Tag Archives: Revision

#SOLSC20: Day 11


Screenshot 2020-03-11 at 7.04.25 AM

Flames

Red tongues leaping skyward

A wall of flames

Directed by the wind,

Steadily moving,

Stealthily moving,

Radiating heat.

A wall of flames stretching toward the house

Charred path behind,

Demanding action,

Fast-paced decisions,

No time for fear,

No time to waste.


Process: I began with this line, “I was greeted by a wall of flames about 40 feet long and 2 feet high on the other side of my driveway yesterday afternoon.” from this post. (Link)

Goal:  Build in more description by bundling standards

CCSS Anchor Writing Standard 4. “Produce clear and coherent writing in which the development, organization, and style are appropriate to task, purpose, and audience.”
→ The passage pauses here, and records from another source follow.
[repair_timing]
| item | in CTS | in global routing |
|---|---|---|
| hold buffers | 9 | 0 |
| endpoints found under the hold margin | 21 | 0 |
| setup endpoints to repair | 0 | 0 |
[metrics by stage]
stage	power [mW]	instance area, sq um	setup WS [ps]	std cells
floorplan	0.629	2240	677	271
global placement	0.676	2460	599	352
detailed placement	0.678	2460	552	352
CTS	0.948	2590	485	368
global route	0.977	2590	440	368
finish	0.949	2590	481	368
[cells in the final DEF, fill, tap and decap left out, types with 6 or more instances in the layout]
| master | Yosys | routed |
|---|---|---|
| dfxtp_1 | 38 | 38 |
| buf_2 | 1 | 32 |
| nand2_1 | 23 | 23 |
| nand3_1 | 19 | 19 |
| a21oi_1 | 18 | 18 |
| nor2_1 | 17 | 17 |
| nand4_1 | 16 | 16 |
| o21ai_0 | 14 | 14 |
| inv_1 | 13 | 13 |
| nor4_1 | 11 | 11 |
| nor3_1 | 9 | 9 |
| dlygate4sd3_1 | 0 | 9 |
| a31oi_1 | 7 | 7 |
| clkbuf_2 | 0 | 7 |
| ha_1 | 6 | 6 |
<file path="src/rtl/dma_chan_status.sv">
`timescale 1ns/1ps
module dma_chan_status (
  input  logic        clk,
  input  logic        rst_n,
  input  logic        is_rx,
  input  logic        more_valid,
  input  logic        ev_overrun,
  input  logic        ev_underrun,
  input  logic        ev_buf_done,
  input  logic        desc_ioc,
  input  logic        ev_last_fetched,
  input  logic        ev_last_written,
  input  logic        cur_eq_last,
  input  logic        last_done,
  input  logic        run_en,
  input  logic        eng_idle,
  input  logic        ien_fifo,
  input  logic        ien_ioc,
  input  logic        ien_lvb,
  input  logic [7:0]  cur_idx,
  input  logic [7:0]  last_idx,
  input  logic        acc_wr,
  input  logic [1:0]  acc_size,
  input  logic [3:0]  acc_addr,
  input  logic [31:0] acc_wdata,
  output logic [31:0] acc_rdata,
  output logic        irq
);
  localparam logic [1:0] SZ_BYTE = 2'd0;
  localparam logic [1:0] SZ_WORD = 2'd1;
  localparam logic [1:0] SZ_DW   = 2'd2;

  logic fifo_q, ioc_q, lvb_q, celv_q, halt_q;
  logic [15:0] status;
  logic [2:0] clr, set;
  logic wr_lo, wr_dw, at_end;

  assign status = {11'b0, fifo_q, ioc_q, lvb_q, celv_q, halt_q};

  assign wr_lo = acc_wr && (acc_size == SZ_BYTE || acc_size == SZ_WORD) && acc_addr == 4'h6;
  assign wr_dw = acc_wr && acc_size == SZ_DW && acc_addr == 4'h4;
  assign clr   = wr_lo ? acc_wdata[4:2] : (wr_dw ? acc_wdata[20:18] : 3'b000);

  assign set[2] = more_valid & (is_rx ? ev_overrun : ev_underrun);
  assign set[1] = ev_buf_done & desc_ioc;
  assign set[0] = is_rx ? ev_last_written : ev_last_fetched;

  assign at_end = cur_eq_last & last_done;

  always_ff @(posedge clk or negedge rst_n) begin
    if (!rst_n) begin
      fifo_q <= 1'b0;
      ioc_q  <= 1'b0;
      lvb_q  <= 1'b0;
      celv_q <= 1'b0;
      halt_q <= 1'b1;
    end else begin
      fifo_q <= set[2] | (fifo_q & ~clr[2]);
      ioc_q  <= set[1] | (ioc_q  & ~clr[1]);
      lvb_q  <= set[0] | (lvb_q  & ~clr[0]);
      celv_q <= at_end;
      halt_q <= (~run_en & eng_idle) | at_end;
    end
  end

  assign irq = (fifo_q & ien_fifo) | (ioc_q & ien_ioc) | (lvb_q & ien_lvb);

  always_comb begin
    acc_rdata = 32'b0;
    case ({acc_size, acc_addr})
      {SZ_DW,   4'h4}: acc_rdata = {status, last_idx, cur_idx};
      {SZ_WORD, 4'h4}: acc_rdata = {16'b0, last_idx, cur_idx};
      {SZ_WORD, 4'h6}: acc_rdata = {16'b0, status};
      {SZ_BYTE, 4'h4}: acc_rdata = {24'b0, cur_idx};
      {SZ_BYTE, 4'h5}: acc_rdata = {24'b0, last_idx};
      {SZ_BYTE, 4'h6}: acc_rdata = {24'b0, status[7:0]};
      {SZ_BYTE, 4'h7}: acc_rdata = {24'b0, status[15:8]};
      default:         acc_rdata = 32'b0;
    endcase
  end
endmodule


</file>
$ cat src/rtl/bus_arbiter.sv
module bus_arbiter
  import bus_arb_pkg::*;
#(
  parameter bit PREEMPT = 1'b0
) (
  input  logic               clk,
  input  logic               rst,
  input  logic [NUM_DEV-1:0] req,
  output logic [NUM_DEV-1:0] gnt
);

  grantCtl_t ctl;

  bus_arb_ctrl #(.PREEMPT(PREEMPT)) ctrl_i (
    .clk (clk),
    .rst (rst),
    .req (req),
    .ctl (ctl)
  );

  bus_arb_grant grant_i (
    .clk (clk),
    .rst (rst),
    .req (req),
    .ctl (ctl),
    .gnt (gnt)
  );

endmodule

$ cat config.mk
export PLATFORM = sky130hd
export DESIGN_NAME = bus_arbiter
export DESIGN_NICKNAME = d
export VERILOG_FILES = /design/src/rtl/bus_arb_pkg.sv /design/src/rtl/bus_arb_ctrl.sv /design/src/rtl/bus_arb_grant.sv /design/src/rtl/bus_arbiter.sv
export SDC_FILE = /design/constraint.sdc
export NUM_CORES = 1
export LEC_CHECK = 0
export BUFFER_PORTS_ARGS = -buffer_cell sky130_fd_sc_hd__buf_4
export CAP_MARGIN = 20
export CORE_AREA = 2 2 39 41
export DETAILED_ROUTE_END_ITERATION = 12
export DIE_AREA = 0 0 41 43
export GPL_TIMING_DRIVEN = 1
export PLACE_DENSITY = 0.39
export SLEW_MARGIN = 20
export SYNTH_ARGS = -nofsm -noshare
export SYNTH_HDL_FRONTEND = slang
export SYNTH_HIERARCHICAL = 1
export SYNTH_SLANG_ARGS = --single-unit
$ cat constraint.sdc
create_clock -name clk -period 1.1 [get_ports clk]
set_clock_uncertainty 0.2 [all_clocks]
set_input_delay 0.11 -clock clk [delete_from_list [all_inputs] [get_ports clk]]
set_output_delay 0.11 -clock clk [all_outputs]
set_load 0.005 [all_outputs]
CCSS Writing 4.3.d. “Use concrete words and phrases and sensory details to convey experiences and events precisely.”

CCSS Language Standard 4.6. “Acquire and use accurately grade-appropriate general academic and domain-specific words and phrases, including those that signal precise actions, emotions, or states of being (e.g., quizzed, whined, stammered) and that are basic to a particular topic (e.g., wildlife, conservation, and endangered when discussing animal preservation).”

Craft:  twin phrases, repetition, specific words

How did this play with poetry add to the description from the original sentence?  How can “notebook play with words and ideas” provide revision practice?            How do you demonstrate/model this?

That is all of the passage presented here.